Word for word, repeat each record that follows.

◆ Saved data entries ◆
----------------------------------------

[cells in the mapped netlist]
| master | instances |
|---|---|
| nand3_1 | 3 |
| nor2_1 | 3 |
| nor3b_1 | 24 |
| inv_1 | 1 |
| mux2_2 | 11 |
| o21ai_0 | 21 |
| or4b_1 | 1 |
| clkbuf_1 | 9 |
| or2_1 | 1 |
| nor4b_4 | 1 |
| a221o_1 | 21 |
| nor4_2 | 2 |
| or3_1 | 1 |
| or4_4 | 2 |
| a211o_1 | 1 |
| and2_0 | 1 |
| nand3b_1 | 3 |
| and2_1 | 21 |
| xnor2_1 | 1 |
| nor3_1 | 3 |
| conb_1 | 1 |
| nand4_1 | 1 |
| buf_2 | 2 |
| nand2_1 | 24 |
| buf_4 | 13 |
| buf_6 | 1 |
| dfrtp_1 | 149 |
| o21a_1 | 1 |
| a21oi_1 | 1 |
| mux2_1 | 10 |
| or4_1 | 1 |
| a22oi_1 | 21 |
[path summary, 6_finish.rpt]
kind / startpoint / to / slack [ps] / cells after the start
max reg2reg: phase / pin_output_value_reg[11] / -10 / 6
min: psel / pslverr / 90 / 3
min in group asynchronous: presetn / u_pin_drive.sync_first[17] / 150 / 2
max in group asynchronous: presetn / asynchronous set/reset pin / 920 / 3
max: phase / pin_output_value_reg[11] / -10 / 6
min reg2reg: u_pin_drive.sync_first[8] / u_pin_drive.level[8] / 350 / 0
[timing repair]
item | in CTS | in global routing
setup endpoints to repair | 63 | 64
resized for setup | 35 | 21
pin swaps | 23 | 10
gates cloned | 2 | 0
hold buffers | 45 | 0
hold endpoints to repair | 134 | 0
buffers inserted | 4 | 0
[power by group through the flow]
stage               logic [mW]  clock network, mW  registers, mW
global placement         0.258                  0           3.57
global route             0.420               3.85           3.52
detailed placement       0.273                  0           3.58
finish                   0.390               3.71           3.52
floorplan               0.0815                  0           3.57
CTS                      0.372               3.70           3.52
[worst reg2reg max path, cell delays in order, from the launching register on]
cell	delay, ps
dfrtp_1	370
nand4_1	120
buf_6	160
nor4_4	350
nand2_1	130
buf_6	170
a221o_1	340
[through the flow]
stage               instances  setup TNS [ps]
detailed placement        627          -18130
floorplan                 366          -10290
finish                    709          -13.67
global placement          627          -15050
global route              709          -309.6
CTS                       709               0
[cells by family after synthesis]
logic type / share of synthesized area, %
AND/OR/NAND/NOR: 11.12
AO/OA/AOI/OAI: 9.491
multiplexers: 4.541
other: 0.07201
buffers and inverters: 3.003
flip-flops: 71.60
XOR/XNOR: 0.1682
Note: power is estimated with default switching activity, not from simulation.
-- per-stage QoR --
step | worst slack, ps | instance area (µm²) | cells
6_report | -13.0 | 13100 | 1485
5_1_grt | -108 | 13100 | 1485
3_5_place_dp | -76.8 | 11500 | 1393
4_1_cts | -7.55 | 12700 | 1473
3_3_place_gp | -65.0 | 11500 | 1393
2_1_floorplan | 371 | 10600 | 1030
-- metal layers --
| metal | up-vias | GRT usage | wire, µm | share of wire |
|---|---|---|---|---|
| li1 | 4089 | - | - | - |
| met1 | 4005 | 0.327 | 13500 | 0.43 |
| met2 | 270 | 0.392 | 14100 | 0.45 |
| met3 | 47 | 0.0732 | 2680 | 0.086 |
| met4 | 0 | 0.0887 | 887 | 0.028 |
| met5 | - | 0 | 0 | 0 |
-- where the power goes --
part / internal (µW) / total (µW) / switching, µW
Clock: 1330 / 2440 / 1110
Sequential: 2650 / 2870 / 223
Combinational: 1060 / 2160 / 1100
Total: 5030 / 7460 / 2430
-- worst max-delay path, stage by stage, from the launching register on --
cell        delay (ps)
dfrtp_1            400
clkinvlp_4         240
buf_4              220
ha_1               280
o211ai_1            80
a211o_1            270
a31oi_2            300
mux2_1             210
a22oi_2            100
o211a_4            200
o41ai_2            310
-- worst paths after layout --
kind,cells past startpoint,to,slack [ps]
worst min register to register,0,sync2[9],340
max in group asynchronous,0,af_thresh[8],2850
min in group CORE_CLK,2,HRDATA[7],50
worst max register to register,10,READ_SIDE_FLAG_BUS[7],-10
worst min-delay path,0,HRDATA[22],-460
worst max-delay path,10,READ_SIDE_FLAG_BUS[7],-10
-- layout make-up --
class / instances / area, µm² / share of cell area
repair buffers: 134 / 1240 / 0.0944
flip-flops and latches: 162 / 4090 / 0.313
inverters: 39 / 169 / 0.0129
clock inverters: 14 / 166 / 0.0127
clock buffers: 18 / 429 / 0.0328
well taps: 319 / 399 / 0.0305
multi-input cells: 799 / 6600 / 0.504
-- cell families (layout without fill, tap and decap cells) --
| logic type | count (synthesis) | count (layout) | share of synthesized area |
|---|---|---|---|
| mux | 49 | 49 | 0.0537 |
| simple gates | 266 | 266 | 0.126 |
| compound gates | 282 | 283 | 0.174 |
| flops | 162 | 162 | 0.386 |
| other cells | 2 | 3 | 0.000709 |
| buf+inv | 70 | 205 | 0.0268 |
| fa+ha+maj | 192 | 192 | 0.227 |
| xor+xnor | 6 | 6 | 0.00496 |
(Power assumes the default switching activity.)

----------------------------------------

◆ Answer to the exercise ◆
[cells in the mapped netlist]
| master | instances |
|---|---|
| nand3_1 | 3 |
| nor2_1 | 3 |
| nor3b_1 | 24 |
| inv_1 | 1 |
| mux2_2 | 11 |
| o21ai_0 | 21 |
| or4b_1 | 1 |
| clkbuf_1 | 9 |
| or2_1 | 1 |
| nor4b_4 | 1 |
| a221o_1 | 21 |
| nor4_2 | 2 |
| or3_1 | 1 |
| or4_4 | 2 |
| a211o_1 | 1 |
| and2_0 | 1 |
| nand3b_1 | 3 |
| and2_1 | 21 |
| xnor2_1 | 1 |
| nor3_1 | 3 |
| conb_1 | 1 |
| nand4_1 | 1 |
| buf_2 | 2 |
| nand2_1 | 24 |
| buf_4 | 13 |
| buf_6 | 1 |
| dfrtp_1 | 149 |
| o21a_1 | 1 |
| a21oi_1 | 1 |
| mux2_1 | 10 |
| or4_1 | 1 |
| a22oi_1 | 21 |
[path summary, 6_finish.rpt]
kind / startpoint / to / slack [ps] / cells after the start
max reg2reg: phase / pin_output_value_reg[11] / -10 / 6
min: psel / pslverr / 90 / 3
min in group asynchronous: presetn / u_pin_drive.sync_first[17] / 150 / 2
max in group asynchronous: presetn / asynchronous set/reset pin / 920 / 3
max: phase / pin_output_value_reg[11] / -10 / 6
min reg2reg: u_pin_drive.sync_first[8] / u_pin_drive.level[8] / 350 / 0
[timing repair]
item | in CTS | in global routing
setup endpoints to repair | 63 | 64
resized for setup | 35 | 21
pin swaps | 23 | 10
gates cloned | 2 | 0
hold buffers | 45 | 0
hold endpoints to repair | 134 | 0
buffers inserted | 4 | 0
[power by group through the flow]
stage               logic [mW]  clock network, mW  registers, mW
global placement         0.258                  0           3.57
global route             0.420               3.85           3.52
detailed placement       0.273                  0           3.58
finish                   0.390               3.71           3.52
floorplan               0.0815                  0           3.57
CTS                      0.372               3.70           3.52
[worst reg2reg max path, cell delays in order, from the launching register on]
cell	delay, ps
dfrtp_1	370
nand4_1	120
buf_6	160
nor4_4	350
nand2_1	130
buf_6	170
a221o_1	340
[through the flow]
stage               instances  setup TNS [ps]
detailed placement        627          -18130
floorplan                 366          -10290
finish                    709          -13.67
global placement          627          -15050
global route              709          -309.6
CTS                       709               0
[cells by family after synthesis]
logic type / share of synthesized area, %
AND/OR/NAND/NOR: 11.12
AO/OA/AOI/OAI: 9.491
multiplexers: 4.541
other: 0.07201
buffers and inverters: 3.003
flip-flops: 71.60
XOR/XNOR: 0.1682
Note: power is estimated with default switching activity, not from simulation.
-- per-stage QoR --
step | worst slack, ps | instance area (µm²) | cells
6_report | -13.0 | 13100 | 1485
5_1_grt | -108 | 13100 | 1485
3_5_place_dp | -76.8 | 11500 | 1393
4_1_cts | -7.55 | 12700 | 1473
3_3_place_gp | -65.0 | 11500 | 1393
2_1_floorplan | 371 | 10600 | 1030
-- metal layers --
| metal | up-vias | GRT usage | wire, µm | share of wire |
|---|---|---|---|---|
| li1 | 4089 | - | - | - |
| met1 | 4005 | 0.327 | 13500 | 0.43 |
| met2 | 270 | 0.392 | 14100 | 0.45 |
| met3 | 47 | 0.0732 | 2680 | 0.086 |
| met4 | 0 | 0.0887 | 887 | 0.028 |
| met5 | - | 0 | 0 | 0 |
-- where the power goes --
part / internal (µW) / total (µW) / switching, µW
Clock: 1330 / 2440 / 1110
Sequential: 2650 / 2870 / 223
Combinational: 1060 / 2160 / 1100
Total: 5030 / 7460 / 2430
-- worst max-delay path, stage by stage, from the launching register on --
cell        delay (ps)
dfrtp_1            400
clkinvlp_4         240
buf_4              220
ha_1               280
o211ai_1            80
a211o_1            270
a31oi_2            300
mux2_1             210
a22oi_2            100
o211a_4            200
o41ai_2            310
-- worst paths after layout --
kind,cells past startpoint,to,slack [ps]
worst min register to register,0,sync2[9],340
max in group asynchronous,0,af_thresh[8],2850
min in group CORE_CLK,2,HRDATA[7],50
worst max register to register,10,READ_SIDE_FLAG_BUS[7],-10
worst min-delay path,0,HRDATA[22],-460
worst max-delay path,10,READ_SIDE_FLAG_BUS[7],-10
-- layout make-up --
class / instances / area, µm² / share of cell area
repair buffers: 134 / 1240 / 0.0944
flip-flops and latches: 162 / 4090 / 0.313
inverters: 39 / 169 / 0.0129
clock inverters: 14 / 166 / 0.0127
clock buffers: 18 / 429 / 0.0328
well taps: 319 / 399 / 0.0305
multi-input cells: 799 / 6600 / 0.504
-- cell families (layout without fill, tap and decap cells) --
| logic type | count (synthesis) | count (layout) | share of synthesized area |
|---|---|---|---|
| mux | 49 | 49 | 0.0537 |
| simple gates | 266 | 266 | 0.126 |
| compound gates | 282 | 283 | 0.174 |
| flops | 162 | 162 | 0.386 |
| other cells | 2 | 3 | 0.000709 |
| buf+inv | 70 | 205 | 0.0268 |
| fa+ha+maj | 192 | 192 | 0.227 |
| xor+xnor | 6 | 6 | 0.00496 |
(Power assumes the default switching activity.)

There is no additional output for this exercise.